German mechanical engineer (1902–1988)

Felix Heinrich Wankel (/de/; 13 August 1902 – 9 October 1988) was a German mechanical engineer and inventor after whom the Wankel engine was named. Wankel joined various radical antisemitic organizations after World War I and was a prominent member of the Nazi Party.

== Early life ==
Wankel was born in 1902 in Lahr in what was then the Grand Duchy of Baden in the Upper Rhine Plain of present-day southwestern Germany. He was the only son of Gerty Wankel (née Heidlauff) and Rudolf Wankel, a forest assessor. His father died in World War I. Thereafter, the family moved to Heidelberg. He went to high schools in Donaueschingen, Heidelberg, and Weinheim, and left school without Abitur in 1921. He learned the trade of purchaser at the Carl Winter Press in Heidelberg and worked for the publishing house until June 1926. He and some friends had already run an unofficial afterwork machine shop in a backyard shed in Heidelberg since 1924. Wankel was now determined to receive unemployment benefits and to focus on the machine shop. One of his friends, who had graduated from university, gave his name and transformed the shop into an official garage for DKW and Cleveland motor bikes in 1927, where Wankel worked from time to time until his arrest in 1933.

Wankel was gifted since childhood with an ingenious spatial imagination and became interested in the world of machines, especially combustion engines. After his mother was widowed, Wankel could not afford university education or even an apprenticeship. He was, however, able to teach himself technical subjects. At age 17 he told friends that he had dreamt of constructing a car with "a new type of engine, half turbine, half reciprocating. It is my invention!". True to this prediction, he conceived the Wankel engine in 1924 and won his first patent in 1929.

== Wankel and the Nazi Party ==
During the early 1920s Wankel was a member of various radical antisemitic organizations. In 1921, he joined the Heidelberg branch of the Deutschvölkischer Schutz- und Trutzbund and in 1922 he became a member of the Nazi Party (NSDAP), which was banned soon afterwards. Wankel founded and led youth groups associated with a front organization of the NSDAP. With them he conducted paramilitary training, scouting games and night walks. When his high esteem for technical innovations was not widely shared among the German Youth Movement, he was offered instead the opportunity to talk about the issue of technology and education to Adolf Hitler and other leading National Socialists in 1928.
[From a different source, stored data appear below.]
===== src/design/tcw_ctrl.sv =====
module tcw_ctrl (
  input  logic               clk,
  input  logic               rst,
  input  logic               in_valid,
  output logic               in_stall,
  output logic               out_valid,
  input  logic               out_stall,
  input  tcw_pkg::tcw_stat_t st,
  output tcw_pkg::tcw_cmd_t  cmd
);

  localparam logic [2:0] ST_CLEAR  = 3'd0;
  localparam logic [2:0] ST_IDLE   = 3'd1;
  localparam logic [2:0] ST_PUT    = 3'd2;
  localparam logic [2:0] ST_READ   = 3'd3;
  localparam logic [2:0] ST_SCROLL = 3'd4;
  localparam logic [2:0] ST_DONE   = 3'd5;

  logic [2:0] state;
  logic [2:0] state_next;
  logic       out_valid_next;

  always_comb begin
    state_next     = state;
    cmd            = '0;
    out_valid_next = out_valid && out_stall;
    case (state)
      ST_CLEAR: begin
        cmd.clear_step = 1'b1;
        if (st.clear_end) state_next = ST_IDLE;
      end
      ST_IDLE: begin
        if (in_valid) begin
          cmd.capture = 1'b1;
          state_next  = (st.cmd_in == tcw_pkg::CMD_READ) ? ST_READ : ST_PUT;
        end
      end
      ST_READ: begin
        cmd.read   = 1'b1;
        state_next = ST_DONE;
      end
      ST_PUT: begin
        cmd.put = 1'b1;
        if (st.need_scroll) begin
          cmd.cnt_clr = 1'b1;
          state_next  = ST_SCROLL;
        end else begin
          state_next = ST_DONE;
        end
      end
      ST_SCROLL: begin
        cmd.scroll_step = 1'b1;
        if (st.scroll_end) state_next = ST_DONE;
      end
      ST_DONE: begin
        // the output register is free or is being emptied by this transfer
        if (!out_valid || !out_stall) begin
          cmd.load_out   = 1'b1;
          out_valid_next = 1'b1;
          state_next     = ST_IDLE;
        end
      end
      default: state_next = ST_CLEAR;
    endcase
  end

  always_ff @(posedge clk) begin
    if (rst) begin
      state     <= ST_CLEAR;
      out_valid <= 1'b0;
    end else begin
      state     <= state_next;
      out_valid <= out_valid_next;
    end
  end

  assign in_stall = (state != ST_IDLE);

  a_scroll_follows: assert property (@(posedge clk) disable iff (rst)
    (state == ST_PUT && st.need_scroll) |=> (state == ST_SCROLL))
    else $error("scroll not started after wrap past last row");

  a_no_overwrite: assert property (@(posedge clk) disable iff (rst)
    cmd.load_out |-> !(out_valid && out_stall))
    else $error("result loaded over a stalled result");

  a_scroll_end: assert property (@(posedge clk) disable iff (rst)
    (state == ST_SCROLL && st.scroll_end) |=>
      (state == ST_DONE && out_valid == $past(out_valid && out_stall)))
    else $error("scroll did not finish into result stage");

  a_accept_leaves_idle: assert property (@(posedge clk) disable iff (rst)
    (state == ST_IDLE && in_valid) |=> (state == ST_PUT || state == ST_READ))
    else $error("accepted transfer not executed");

endmodule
In the meantime, Wankel's mother, Gerty had helped founding the local chapter of the NSDAP in his hometown of Lahr. Here Wankel not only rejoined the party in 1926, but also met the local Gauleiter, i.e. regional head of the NSDAP, Robert Heinrich Wagner. In 1931, Wagner entrusted Wankel with the leadership of the Hitler Youth in Baden. But they soon fell out with each other because Wankel tried to put a stronger emphasis on military training, whereas Wagner wished for the Hitler Youth to be a primarily political organization. In a particularly bitter and ugly controversy, Wankel publicly accused Wagner of corruption. Wagner retaliated by stripping Wankel of his office by early 1932 and managed to have him expelled from the party in October 1932.
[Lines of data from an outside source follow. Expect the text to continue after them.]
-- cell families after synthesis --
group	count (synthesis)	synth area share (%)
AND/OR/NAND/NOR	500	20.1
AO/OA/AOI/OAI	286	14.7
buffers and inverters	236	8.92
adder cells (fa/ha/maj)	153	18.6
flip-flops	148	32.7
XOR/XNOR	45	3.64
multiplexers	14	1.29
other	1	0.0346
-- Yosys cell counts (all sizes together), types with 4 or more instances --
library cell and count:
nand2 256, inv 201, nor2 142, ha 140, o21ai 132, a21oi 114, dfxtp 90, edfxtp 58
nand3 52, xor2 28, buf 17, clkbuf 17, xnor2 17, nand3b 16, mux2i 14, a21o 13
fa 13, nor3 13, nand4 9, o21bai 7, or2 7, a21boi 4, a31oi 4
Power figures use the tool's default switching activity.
### config.mk
export PLATFORM = sky130hd
export DESIGN_NAME = double_ended_queue
export DESIGN_NICKNAME = d
export VERILOG_FILES = /design/src/hdl/deq_pkg.sv /design/src/hdl/deq_store.sv /design/src/hdl/double_ended_queue.sv
export SDC_FILE = /design/constraint.sdc
export NUM_CORES = 1
export LEC_CHECK = 0
export BUFFER_PORTS_ARGS = -buffer_cell sky130_fd_sc_hd__buf_4
export CORE_MARGIN = 8
export CORE_UTILIZATION = 43
export CTS_BUF_LIST = sky130_fd_sc_hd__clkbuf_4
export CTS_CLUSTER_SIZE = 40
export DETAILED_ROUTE_END_ITERATION = 8
export HOLD_SLACK_MARGIN = 0.08
export MAX_ROUTING_LAYER = met4
export SLEW_MARGIN = 40
export SYNTH_ARGS = -nofsm -noshare
export SYNTH_HDL_FRONTEND = slang
export SYNTH_SLANG_ARGS = --single-unit
export TNS_END_PERCENT = 10
### constraint.sdc
create_clock -name clk -period 5.7 [get_ports clk]
set_clock_uncertainty 0.1 [all_clocks]
set_input_delay 1.14 -clock clk [delete_from_list [all_inputs] [get_ports clk]]
set_output_delay 1.14 -clock clk [all_outputs]
set_load 0.1 [all_outputs]
### src/hdl/deq_pkg.sv
package deq_pkg;

  localparam int DEPTH_DEFAULT = 16;
  localparam int DATA_W        = 32;
  localparam int IN_TDATA_W    = 40;
  localparam int OUT_TDATA_W   = 72;
  localparam int COUNT_W       = 5;

  typedef enum logic [1:0] {
    OP_PUSH_BACK  = 2'd0,
    OP_PUSH_FRONT = 2'd1,
    OP_POP_BACK   = 2'd2,
    OP_POP_FRONT  = 2'd3
  } op_t;

  typedef enum logic [1:0] {
    STAT_OK        = 2'd0,
    STAT_UNDERFLOW = 2'd1,
    STAT_OVERFLOW  = 2'd2
  } status_t;

  typedef enum logic [1:0] {
    S_IDLE,
    S_READ,
    S_LOAD
  } state_t;

endpackage

### src/hdl/deq_store.sv
module deq_store #(
  parameter int DEPTH = deq_pkg::DEPTH_DEFAULT,
  parameter int AW    = $clog2(deq_pkg::DEPTH_DEFAULT),
  parameter int DW    = deq_pkg::DATA_W
) (
  input  logic          clk,
  input  logic          wr_en,
  input  logic [AW-1:0] wr_addr,
  input  logic [DW-1:0] wr_data,
  input  logic [AW-1:0] rd_addr_a,
  input  logic [AW-1:0] rd_addr_b,
  output logic [DW-1:0] rd_data_a,
  output logic [DW-1:0] rd_data_b
);

  logic [DW-1:0] mem [DEPTH];

  always_ff @(posedge clk) begin
    if (wr_en) begin
      mem[wr_addr] <= wr_data;
    end
    rd_data_a <= mem[rd_addr_a];
    rd_data_b <= mem[rd_addr_b];
  end

endmodule

### src/hdl/double_ended_queue.sv
// Bounded double-ended queue of signed 32-bit values held in a DEPTH-entry
// circular store (head pointer plus count). Each input item carries an
// operation (push back, push front, pop back, pop front) and a value, and
// gives one result with the front and back values, empty flag, count and
// status. An item passes through accept (pointer update and store write),
// store read of front and back, and result load, in that order; the store
// read is registered, and the load waits while the output is stalled.
// A new item is taken while the previous result waits at the output. No
// clearing pass after reset: entries are only read once written.
module double_ended_queue #(
  parameter int DEPTH = deq_pkg::DEPTH_DEFAULT
) (
  input  logic                             clk,
  input  logic                             rst,
  input  logic                             s_tvalid,
  output logic                             s_tready,
  // op [1:0], data_in [33:2], zero fill [39:34]
  input  logic [deq_pkg::IN_TDATA_W-1:0]   s_tdata,
  output logic                             m_tvalid,
  input  logic                             m_tready,
  // front_value [31:0], back_value [63:32], empty_flag [64],
  // entry_count [69:65], status [71:70]
  output logic [deq_pkg::OUT_TDATA_W-1:0]  m_tdata
);

  localparam int AW = $clog2(DEPTH);
  localparam int CW = $clog2(DEPTH + 1);
  localparam int SW = AW + 1;
  localparam int DW = deq_pkg::DATA_W;
  localparam logic [SW-1:0] DEPTH_S = SW'(DEPTH);
  localparam logic [CW-1:0] DEPTH_C = CW'(DEPTH);
  localparam logic [AW-1:0] LAST_A  = AW'(DEPTH - 1);

  deq_pkg::state_t  state, state_next;
  logic [AW-1:0]    head, head_next;
  logic [CW-1:0]    count, count_next;
  deq_pkg::status_t status, status_next;

  deq_pkg::op_t     op;
  logic [DW-1:0]    din;
  logic             accept, full, empty, load_out;
  logic             wr_en;
  logic [AW-1:0]    wr_addr, push_slot, head_dec, head_inc, back_slot;
  logic [DW-1:0]    rd_front, rd_back;

  // sum is below twice the depth, so one compare and subtract wraps it
  function automatic logic [AW-1:0] wrap(input logic [SW-1:0] s);
    logic [SW-1:0] r;
    r = (s >= DEPTH_S) ? s - DEPTH_S : s;
    return r[AW-1:0];
  endfunction

  assign op     = deq_pkg::op_t'(s_tdata[1:0]);
  assign din    = s_tdata[33:2];
  assign accept = s_tvalid && s_tready;
  assign full   = (count == DEPTH_C);
  assign empty  = (count == '0);

  assign push_slot = wrap(SW'(head) + SW'(count));
  assign back_slot = wrap(SW'(head) + SW'(count) - SW'(1));
  assign head_dec  = (head == '0) ? LAST_A : head - AW'(1);
  assign head_inc  = (head == LAST_A) ? '0 : head + AW'(1);

  // pointer, count, status and store write for the item being accepted
  always_comb begin
    head_next   = head;
    count_next  = count;
    status_next = deq_pkg::STAT_OK;
    wr_en       = 1'b0;
    wr_addr     = push_slot;
    unique case (op)
      deq_pkg::OP_PUSH_BACK: begin
        if (full) begin
          status_next = deq_pkg::STAT_OVERFLOW;
        end else begin
          wr_en      = accept;
          count_next = count + CW'(1);
        end
      end
      deq_pkg::OP_PUSH_FRONT: begin
        wr_addr = head_dec;
        if (full) begin
          status_next = deq_pkg::STAT_OVERFLOW;
        end else begin
          wr_en      = accept;
          head_next  = head_dec;
          count_next = count + CW'(1);
        end
      end
      deq_pkg::OP_POP_BACK: begin
        if (empty) begin
          status_next = deq_pkg::STAT_UNDERFLOW;
        end else begin
          count_next = count - CW'(1);
        end
      end
      deq_pkg::OP_POP_FRONT: begin
        if (empty) begin
          status_next = deq_pkg::STAT_UNDERFLOW;
        end else begin
          head_next  = head_inc;
          count_next = count - CW'(1);
        end
      end
    endcase
  end

  always_comb begin
    state_next = state;
    unique case (state)
      deq_pkg::S_IDLE: if (s_tvalid) state_next = deq_pkg::S_READ;
      deq_pkg::S_READ: state_next = deq_pkg::S_LOAD;
      deq_pkg::S_LOAD: if (!m_tvalid || m_tready) state_next = deq_pkg::S_IDLE;
      default:         state_next = deq_pkg::S_IDLE;
    endcase
  end

  always_comb begin
    s_tready = (state == deq_pkg::S_IDLE);
    load_out = (state == deq_pkg::S_LOAD) && (!m_tvalid || m_tready);
  end

  always_ff @(posedge clk) begin
    if (rst) begin
      state  <= deq_pkg::S_IDLE;
      head   <= '0;
      count  <= '0;
      status <= deq_pkg::STAT_OK;
    end else begin
      state <= state_next;
      if (accept) begin
        head   <= head_next;
        count  <= count_next;
        status <= status_next;
      end
    end
  end

  deq_store #(
    .DEPTH (DEPTH),
    .AW    (AW),
    .DW    (DW)
  ) u_store (
    .clk       (clk),
    .wr_en     (wr_en),
    .wr_addr   (wr_addr),
    .wr_data   (din),
    .rd_addr_a (head),
    .rd_addr_b (back_slot),
    .rd_data_a (rd_front),
    .rd_data_b (rd_back)
  );

  // output register: holds one result while the next item is taken
  always_ff @(posedge clk) begin
    if (rst) begin
      m_tvalid <= 1'b0;
    end else if (load_out) begin
      m_tvalid <= 1'b1;
    end else if (m_tready) begin
      m_tvalid <= 1'b0;
    end
  end

  always_ff @(posedge clk) begin
    if (load_out) begin
      m_tdata <= {status, deq_pkg::COUNT_W'(count), empty,
                  empty ? {DW{1'b0}} : rd_back, empty ? {DW{1'b0}} : rd_front};
    end
  end

endmodule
Wankel, who sympathized with the social-revolutionary wing of the NSDAP with Gregor Strasser, then founded his own National Socialist splinter group in Lahr and continued his attacks on Wagner. Since the Nazis' seizure of power on 30 January 1933 had strengthened his position, Wagner had Wankel arrested and imprisoned in the Lahr jail in March 1933. Only by intervention of Hitler's economic adviser Wilhelm Keppler and Hitler himself, was Wankel set free in September 1933. A fellow native of Baden and member of Reichstag from 1933 to 1945, Keppler had been a friend of Wankel and an ardent supporter of his technological endeavors since 1927. He now helped Wankel to get state contracts and his own Wankels Versuchs Werkstätten experimental workshop in Lindau.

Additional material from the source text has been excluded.